Я молчал, надеясь, что он пройдет мимо, но нет: Тучек зашел в парикмахерскую и стал кричать:
- Почему вы сидите здесь, когда оберарцт ожидает Вас?
- Разве ожидает? - спросил я удивленно.
- Но он же поручил вам выделить врача, который поедет с нами, он ждет ответа!
- Но он сказал: выделить желающего врача...

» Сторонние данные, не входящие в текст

Context: an optimization exercise on an open-source flow, tuned for small area and a short achievable clock period. The choices shown serve that exercise and are no tape-out recipe. Function was checked by simulation only, so behaviour that the tests miss may differ from the original. Power figures rest on the tool's default switching activity, not on a simulated workload.

yarrow:
==> flow/design.v (excerpt) <==
module top_2dsys(
  input          clock,
  input          reset,
  input  [127:0] io_in,
  input          io_rw_co,
  input          io_ping_pong_wr,
  input          io_ping_pong_rd,
  input          io_wr_input,
  output         io_wr_ready,
  input          io_start,
  input          io_iormac,
  output         io_sys_busy,
  input          io_rd_output,
  output         io_rd_ready,
  output [127:0] io_out
);
  reg rst_q, rst_nq;
  always @(posedge clock) begin
    rst_q  <= reset;
    rst_nq <= ~reset;
  end
  reg        wr_rdy, wr_idle;
  reg  [3:0] wbuf;
  reg [31:0] wptr;
  wire       wr_fsm = ~wr_idle;
  always @(posedge clock) begin
    wr_rdy  <= ~reset & io_wr_input;
    wr_idle <= reset | ~io_wr_input;
    if (wr_idle & io_wr_input)
      wbuf <= 4'd1 << {~io_rw_co, ~io_ping_pong_wr};
    if (reset | ~io_wr_input) wptr <= 32'd0;
    else if (wr_fsm)          wptr <= {wptr[30:0], wptr[31]};
    else                      wptr <= 32'd1;
  end
  wire [31:0]   din = rst_q ? 32'd0 : io_in[31:0];
  wire [4095:0] mem;
  genvar g;
  generate
    for (g = 0; g < 128; g = g + 1) begin : word
      reg [31:0] d;
      always @(posedge clock)
        if (rst_q | (wbuf[g / 32] & wptr[g % 32])) d <= din;
      assign mem[32*g +: 32] = d;
    end
  endgenerate
  reg  [1:0] fsm;     
  reg        busy;
  reg  [2:0] im;
  reg  [1:0] dc;
  reg [31:0] sxp, sxq, swp, swq;
  reg  [1:0] fsm_n;
  always @* begin
    fsm_n = fsm;
    case (fsm)
      2'd0: if (io_start) fsm_n = 2'd1;
      2'd1: if (!io_start) fsm_n = 2'd2;
      2'd2: if (!im[2]) fsm_n = 2'd3;
      2'd3: if (dc == 2'd3) fsm_n = 2'd0;
    endcase
    if (reset) fsm_n = 2'd0;
  end
  wire comp = fsm == 2'd1;
  always @(posedge clock) begin
    fsm  <= fsm_n;
    busy <= fsm_n != 2'd0;
    im   <= {im[1:0], io_iormac} | {3{reset}};
    dc   <= (fsm == 2'd3) ? dc + 2'd1 : 2'd0;
    if (comp) begin
  ...
export LEC_CHECK = 0
export CAP_MARGIN = 20
export CORE_MARGIN = 2
export CORE_UTILIZATION = 45
export CTS_CLUSTER_DIAMETER = 100
export CTS_CLUSTER_SIZE = 25
export SLEW_MARGIN = 30
create_clock -name core_clock -period 12.0 [get_ports {clock}]
standard.sh (not shown) runs the stock make flow with config.mk's settings and CLKGATE_MAP_FILE= SYNTH_SCRIPT=/design/flow/synth_recipe.tcl, a recipe that flattens the netlist after the stock synthesis.
==> flow/flow/run.sh <==
#!/bin/bash
# Layout: the standard flow (standard.sh) with three changes to how the
# layout is made: the port buffers are buf_4 cells instead of the flow's
# default choice (a delay buffer); setup repair aims at a larger slack
# margin; and after placement each flip-flop that drives an output buffer is
# moved next to that buffer (flow/outflops.tcl) before CTS.  Synthesis,
# floorplan, power grid, CTS and routing are the standard steps.  Each
# tool's full output goes to a log file here (standard_place.log,
# outflops.log, standard_finish.log); the ORFS step logs stay in orfs/logs/.
set -euo pipefail
VARS=("BUFFER_PORTS_ARGS=-buffer_cell sky130_fd_sc_hd__buf_4" "SETUP_SLACK_MARGIN=8.3")
bash standard.sh place "${VARS[@]}" > standard_place.log 2>&1
PLACE_ODB="$PWD/orfs/results/$FLOW_PLATFORM/top_2dsys/base/3_place.odb" \
  openroad -no_init -exit flow/outflops.tcl > outflops.log 2>&1
bash standard.sh finish "${VARS[@]}" > standard_finish.log 2>&1
==> flow/flow/outflops.tcl <==
# Place each flip-flop that drives an output port's buffer right beside that
# buffer (the buffer sits at the port), then legalize.  Nothing else changes:
# the output buffers stay where the standard flow put them.
read_db $::env(PLACE_ODB)
set block [ord::get_db_block]
set moved 0
foreach bterm [$block getBTerms] {
  if {[$bterm getIoType] ne "OUTPUT"} { continue }
  set net [$bterm getNet]
  if {$net eq "NULL"} { continue }
  set buf ""
  foreach it [$net getITerms] {
    if {[$it isOutputSignal]} { set buf [$it getInst] }
  }
  if {$buf eq ""} { continue }
  set innet ""
  foreach it [$buf getITerms] {
    if {[$it isInputSignal] && [$it getNet] ne "NULL"} { set innet [$it getNet] }
  }
  if {$innet eq ""} { continue }
  set ff ""
  set loads 0
  foreach it [$innet getITerms] {
    if {[$it isOutputSignal]} { set ff [$it getInst] } else { incr loads }
  }
  if {$ff eq "" || $loads != 1} { continue }
  if {![[$ff getMaster] isSequential]} { continue }
  set loc [$buf getLocation]
  $ff setLocation [lindex $loc 0] [lindex $loc 1]
  incr moved
}
puts "outflops: moved $moved flip-flops next to their output buffers"
detailed_placement
check_placement
write_db $::env(PLACE_ODB)
No stage failed in yarrow, and the final checks on the layout all came back clean.
Input-level comparison between ember and yarrow:
- changing CTS_CLUSTER_SIZE from 25 to 20
- setting PLACE_DENSITY to 0.75 for the first time
-- flow/flow/run.sh --
<<< yarrow, line 10
set -euo pipefail
VARS=("BUFFER_PORTS_ARGS=-buffer_cell sky130_fd_sc_hd__buf_4" "SETUP_SLACK_MARGIN=8.3")
bash standard.sh place "${VARS[@]}" > standard_place.log 2>&1
>>> ember, line 10
set -euo pipefail
VARS=("BUFFER_PORTS_ARGS=-buffer_cell sky130_fd_sc_hd__buf_4" "SETUP_SLACK_MARGIN=8.2")
bash standard.sh place "${VARS[@]}" > standard_place.log 2>&1
### Flow results
All of yarrow and ember finish clean. Sort yarrow and ember by initial antenna violation count desc -> top: ember. Lower maximum number of pins on one net before global-route repair goes to yarrow over ember. On antenna diode instance count: ember sits above yarrow.
Changes in raven relative to ember:
- a deleted PLACE_DENSITY that had been 0.75
[summary]
Having completed the whole flow, raven delivered a layout that passed the timing, design-rule and antenna checks.
ember reached the end of the flow, and the finished layout is clean on the timing, design-rule and antenna checks.
Vias: raven fewer than ember
raven against ember: final period utilization decreased by 0.21 points relative to the old numbers, global route total overflow closely matched the old numbers, maximum frequency increased by 0.0017 GHz relative to the old numbers.
Diff ember..raven | die footprint | unchanged
Re antenna diode count: ember was higher than raven.
Total power (raven over ember): increase, about 0.6%
> inputs changed (raven -> nickel)
-- flow/flow/run.sh --
<<< raven, line 10
set -euo pipefail
VARS=("BUFFER_PORTS_ARGS=-buffer_cell sky130_fd_sc_hd__buf_4" "SETUP_SLACK_MARGIN=8.2")
bash standard.sh place "${VARS[@]}" > standard_place.log 2>&1
>>> nickel, line 10
set -euo pipefail
VARS=("BUFFER_PORTS_ARGS=-buffer_cell sky130_fd_sc_hd__buf_4" "SETUP_SLACK_MARGIN=8")
bash standard.sh place "${VARS[@]}" > standard_place.log 2>&1
[summary]
- Of raven and nickel, the run reporting the lower clock skew was nickel.
- Relative to raven, met3 global-route usage has decreased by 0.21 points in nickel.
- nickel vs. raven: number of top-level pins ~0 delta; non-clock buffer total of the final layout -31; maximum frequency ~0 delta; core utilization -0.29 points.

==> re-timing with driven ports <==
The results above use ideal ports. As a check the final layouts listed here were re-extracted and re-timed, cells and wires unchanged. Step 1 (the two cells are an assumption about what drives the block):
set clk [get_ports {clock}]
set_driving_cell -lib_cell sky130_fd_sc_hd__clkbuf_16 $clk
set_driving_cell -lib_cell sky130_fd_sc_hd__buf_2 [delete_from_list [all_inputs] $clk]
Step 2 moves the port delays by t, midway between the first and last clock arrival at a register: inputs arrive t later, outputs are due t later. That takes back most of the time a late clock gives input paths. Slacks: no drivers / after step 1 / after step 2; pairs: no drivers / after step 1.
| run | shift t [ns] | setup slack, ns | worst setup path after step 2 | worst register clock-pin slew, ns | worst data-port slew with drivers (ns) |
|---|---|---|---|---|---|
| yarrow | 1.117 | 8.090 / 7.988 / 7.552 | input to register | 0.11 / 0.11 | 0.24 |
| ember | 1.126 | 8.092 / 7.976 / 7.341 | input to register | 0.09 / 0.09 | 0.07 |
| raven | 1.119 | 8.117 / 7.997 / 7.506 | input to register | 0.10 / 0.10 | 0.22 |
| nickel | 1.118 | 8.115 / 7.997 / 7.491 | input to register | 0.09 / 0.09 | 0.21 |
After both steps setup and hold are still met in every run listed. The setup slack of ember, which loses most, moves by -0.116 ns with the drivers and by -0.751 ns with both steps.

Тучек окончательно вышел из себя:
- И что скажете, никто не желает?
Я не нахожу что ему ответить, но мы уже подходим к комнате оберарцта в немецкой канцелярии, я вхожу. Тучек остается в коридоре. Оберарцт поднимается с места: "Ну, что, Акапав? Наверно, все хотят ехать с нами?" Я совсем растерялся, а он настойчиво спрашивает: "Скажите, ведь все хотят, так? Но я не могу взять больше одного!"
Харвальд так настойчиво требует, чтобы я сказал, почему я не шел к нему сообщить ответ, полагая, что мое затруднение заключается в том, что все хотят ехать. Я решил идти на прямоту, будь, что будет, и говорю: "Нет, оберарцт! Никто желания не изъявил уезжать с лагеря (уже не говорю, уезжать с ним!). Трудное время, все хотят быть вместе..." Видно, мой ответ не понравился оберарцту, он покраснел, как это часто бывало с ним, когда волновался. Он лишь сказал: "Ах, вот оно что! Ну, что ж, я хотел кому-то представить возможность поехать с нами, но если нет желающих..."
С этим он отпустил меня. Я быстро зашел в комнату врачей, где ждали моего возвращения. Опять все обратились ко мне, и я передал им некоторую обиду оберарцта.